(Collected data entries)
### config.mk
export PLATFORM = sky130hd
export DESIGN_NAME = mbpob_resq
export DESIGN_NICKNAME = d
export VERILOG_FILES = /design/src/hdl/market_by_participant_order_book_defines.svh /design/src/hdl/mbpob_pkg.sv /design/src/hdl/mbpob_resq.sv
export SDC_FILE = /design/constraint.sdc
export NUM_CORES = 1
export LEC_CHECK = 0
export CORE_AREA = 2 2 240 242
export DETAILED_ROUTE_END_ITERATION = 10
export DIE_AREA = 0 0 242 244
export DONT_BUFFER_PORTS = 1
export GPL_ROUTABILITY_DRIVEN = 0
export GPL_TIMING_DRIVEN = 0
export PLACE_DENSITY = 0.59
export SLEW_MARGIN = 15
export SYNTH_ARGS = -nofsm -noshare
export SYNTH_HDL_FRONTEND = slang
export SYNTH_SLANG_ARGS = --single-unit
### constraint.sdc
create_clock -name clk -period 24.2 [get_ports clk]
set_clock_uncertainty 0.1 [all_clocks]
set_input_delay 1.21 -clock clk [delete_from_list [all_inputs] [get_ports clk]]
set_output_delay 1.21 -clock clk [all_outputs]
set_load 0.02 [all_outputs]
### src/hdl/market_by_participant_order_book_defines.svh
// Assertion macros for the market-by-participant order book
`ifndef MARKET_BY_PARTICIPANT_ORDER_BOOK_DEFINES_SVH
`define MARKET_BY_PARTICIPANT_ORDER_BOOK_DEFINES_SVH

// Same-cycle implication
`define MBP_ASSERT_NOW(lbl, ck, rn, ante, cons) \
	lbl: assert property (@(posedge ck) disable iff (!rn) (ante) |-> (cons)) \
		else $error("order book assertion failed");

// Next-cycle implication
`define MBP_ASSERT_NEXT(lbl, ck, rn, ante, cons) \
	lbl: assert property (@(posedge ck) disable iff (!rn) (ante) |=> (cons)) \
		else $error("order book assertion failed");

`endif

### src/hdl/mbpob_pkg.sv
// Shared constants, codes and types of the order book
package mbpob_pkg;

	localparam int SYMBOLS   = 16;
	localparam int ENTRIES   = 32;
	localparam int SYM_IDX_W = (SYMBOLS > 1) ? $clog2(SYMBOLS) : 1;
	localparam int ENT_W     = $clog2(ENTRIES);
	localparam int CNT_W     = $clog2(ENTRIES + 1);
	localparam int ADDR_W    = SYM_IDX_W + 1 + ENT_W;
	localparam int SLOTS     = 2 ** ADDR_W;

	localparam logic [1:0] CMD_ADD     = 2'd0;
	localparam logic [1:0] CMD_EXEC    = 2'd1;
	localparam logic [1:0] CMD_CANCEL  = 2'd2;
	localparam logic [1:0] CMD_REPLACE = 2'd3;

	localparam logic [2:0] ST_DONE       = 3'd0;
	localparam logic [2:0] ST_ZERO_PRICE = 3'd1;
	localparam logic [2:0] ST_ZERO_QTY   = 3'd2;
	localparam logic [2:0] ST_NOT_FOUND  = 3'd3;
	localparam logic [2:0] ST_FULL       = 3'd4;

	localparam logic [1:0] TICK_FLAT = 2'd0;
	localparam logic [1:0] TICK_UP   = 2'd1;
	localparam logic [1:0] TICK_DOWN = 2'd2;

	typedef struct packed {
		logic [1:0]  command;
		logic [3:0]  symbol;
		logic        side;
		logic [31:0] price;
		logic [31:0] quantity;
		logic [31:0] participant;
		logic [31:0] old_price;
		logic [31:0] old_quantity;
		logic        skip;
		logic        oor;
		logic [2:0]  pre_status;
	} cmd_t;

	typedef struct packed {
		logic [2:0]  status;
		logic [3:0]  book_symbol;
		logic [5:0]  bid_entries;
		logic [5:0]  ask_entries;
		logic [31:0] last_price;
		logic [31:0] open_price;
		logic [31:0] high_price;
		logic [31:0] low_price;
		logic [1:0]  tick;
		logic [31:0] trade_count;
		logic [63:0] total_volume;
		logic [63:0] notional_sum;
	} res_t;

	typedef struct packed {
		logic [31:0] price;
		logic [31:0] who;
		logic [31:0] qty;
		logic [15:0] orders;
	} entry_t;

endpackage

### src/hdl/mbpob_resq.sv
// Result queue between the engine and the result port
module mbpob_resq import mbpob_pkg::*; (
	input  logic clk,
	input  logic arst_n,
	input  logic res_push,
	input  res_t res_data,
	output logic res_full,
	output logic empty,
	input  logic pop,
	output res_t head
);

	res_t       slot_q [2];
	logic       wp_q, rp_q;
	logic [1:0] cnt_q;
	logic       wr, rd;

	assign res_full = cnt_q == 2'd2;
	assign empty    = cnt_q == 2'd0;
	assign head     = slot_q[rp_q];
	assign wr       = res_push && !res_full;
	assign rd       = pop && !empty;

	always_ff @(posedge clk) begin
		if (wr) begin
			slot_q[wp_q] <= res_data;
		end
	end

	always_ff @(posedge clk or negedge arst_n) begin
		if (!arst_n) begin
			wp_q  <= 1'b0;
			rp_q  <= 1'b0;
			cnt_q <= 2'd0;
		end else begin
			if (wr) begin
				wp_q <= !wp_q;
			end
			if (rd) begin
				rp_q <= !rp_q;
			end
			cnt_q <= cnt_q + 2'(wr) - 2'(rd);
		end
	end

endmodule

==> run summary <==
The run finished with clean final reports. Setup violations remaining at the end of the flow were counted as 0. The number of instances in the synthesized netlist came out at 979.

In this design, the critical path's most frequently occurring cell is sky130_fd_sc_hd__buf_6. During placement, the flow inserted port buffers numbering 0. Setup slack of the worst register-to-register path: 21.34 ns. The tree is rooted in a sky130_fd_sc_hd__clkbuf_16. The critical path endpoint category was a primary output. Prior to clock tree synthesis, the placed netlist has a worst setup slack of 20.64 ns. The final-report max-slew violation count is 0, and the area overhead of the layout relative to synthesis is 14.3%. The critical path goes through buf_6, buf_6, mux2_2. The wire length of the first global-routing pass was 68500 um; the number of global-route vias before repair was 9857. The share of post-route cells with drive strength above 1 works out to 39.9%. For this design the static power due to leakage is 8.34 nW. The run gives 40.3% as the effective utilization at floorplan.

The biggest fanout along the worst timing path was 10; the area enclosed by the die boundary was 59000 um2. By area the synthesized netlist is led by sky130_fd_sc_hd__edfxtp_1, sky130_fd_sc_hd__mux2_2, sky130_fd_sc_hd__buf_6. The run gives 0 as the total inserted antenna cells. Measured along the y axis, the die boundary spans 244 um. Entering global routing, the biggest net connects 55 pins.

After detailed routing, the number of remaining DRC violations is 0. The count of fill cells added during filler insertion is 4701. The critical setup path kind was flop to primary output. Timing would allow up to 0.304 GHz. The number of hold violations in the final report was 0; the average cell area after synthesis was 23.1 um2.

Final worst-path cycle share: 13.6%. For this design, the CTS-stage hold fixing added 0 buffers. At the end of the flow, the number of nets in the layout was 1376. Class of the worst hold path: input pin to asynchronous set/reset pin.

Setup repair after global routing left no endpoint under its margin. The run gives 9258 as the via count. Yosys mapped a number of flops with a built-in enable equal to 618. The pre-antenna-repair detailed-routing pass consisted of 6 iterations. Library cell with the largest summed area after synthesis: sky130_fd_sc_hd__edfxtp_1. Once the clock tree was built, the setup fixing pass inserted 0 buffers. The floorplan has 87 rows. STA classifies the critical path startpoint as a flop.

Source-to-sink clock delay at the later pin of the worst-skew pair: 0.60 ns. Cell type group with the largest total delay on the critical path: multiplexers. Fraction of registers with async set or reset after synthesis: 0.643%. Worst path setup slack after routing: 20.92 ns.

The detail-routed net length per standard cell was 26.1 um. The slowest stage of the critical path belongs to the cell sky130_fd_sc_hd__mux2_2. The required time reported for the critical path endpoint is 22.89 ns, and the number of sinks handled by clock tree synthesis is 622. The maximum level of the CTS H-tree came out at 2.

The run gives 0 as the number of antenna-violating nets in the routed design. At the worst endpoint, the arrival time is 1.97 ns. Aggregate global routing overflow: 0. Wires add up to 48500 um.

The number of nets handed over by synthesis was 1294. In the final timing run, aggregate negative setup slack is 0 ns. In the routed layout, each cell is associated on average with a via count of 4.98. Power comes to 3.50 mW.

The cell with the most instances after synthesis was sky130_fd_sc_hd__edfxtp_1. The synthesized design contains 622 register bits. The clock slew seen by the registers of the worst setup and hold paths works out to 0.06 ns.

TritonCTS built the clock tree. The primary flip-flop cell chosen by synthesis mapping was sky130_fd_sc_hd__edfxtp_1. Measured against its own limit, the worst slew margin works out to 63.3%. The critical path's largest stage delay came out at 0.46 ns. The tool flagged a number of max-cap violations equal to 0. The worst path in the final design needs a cycle of 3.28 ns, including I/O delays and setup. 624 I/O pins were placed. For the maximum ir drop on the vdd rail, the log shows 0.0000778 V. Once detailed placement completed, the half-perimeter wirelength came to 35400 um.

The width of the die is 242 um, and the area of the core region is 56200 um2. The run gives 15.9% as the global-route usage over all layers. The tools report the number of antenna violations at the first check in global routing as 2.

The count of warnings emitted by yosys was 0. The number of buffers inserted during clock tree synthesis is 61. The number of gates resized after CTS was 0.

Summing every instance area after synthesis gives 22600 um2. The buffer levels on the longest clock path came out at 3. For the DRC violation total after the first TritonRoute iteration, the log shows 469.

By count the netlist is led by sky130_fd_sc_hd__edfxtp_1, sky130_fd_sc_hd__mux2_2, sky130_fd_sc_hd__buf_6, sky130_fd_sc_hd__dfrtp_1, sky130_fd_sc_hd__xnor2_1. Summing the sequential cell areas from Yosys gives 82.5% of the chip area. For this design the ratio of total power to cell area is 135 nW/um2. The top cell type by area accounts for 82.1% of the synthesized area. The buffers plus inverters on the worst setup path came out at 2.

The number of different library cells used by synthesis comes to 14. The transition time at the pin with the least slew margin came out at 0.549 ns.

Aim of the exercise >> Counting only lines that contain the word "disable", state how many appear in the entries, and add nothing.

Solution for this exercise >> 2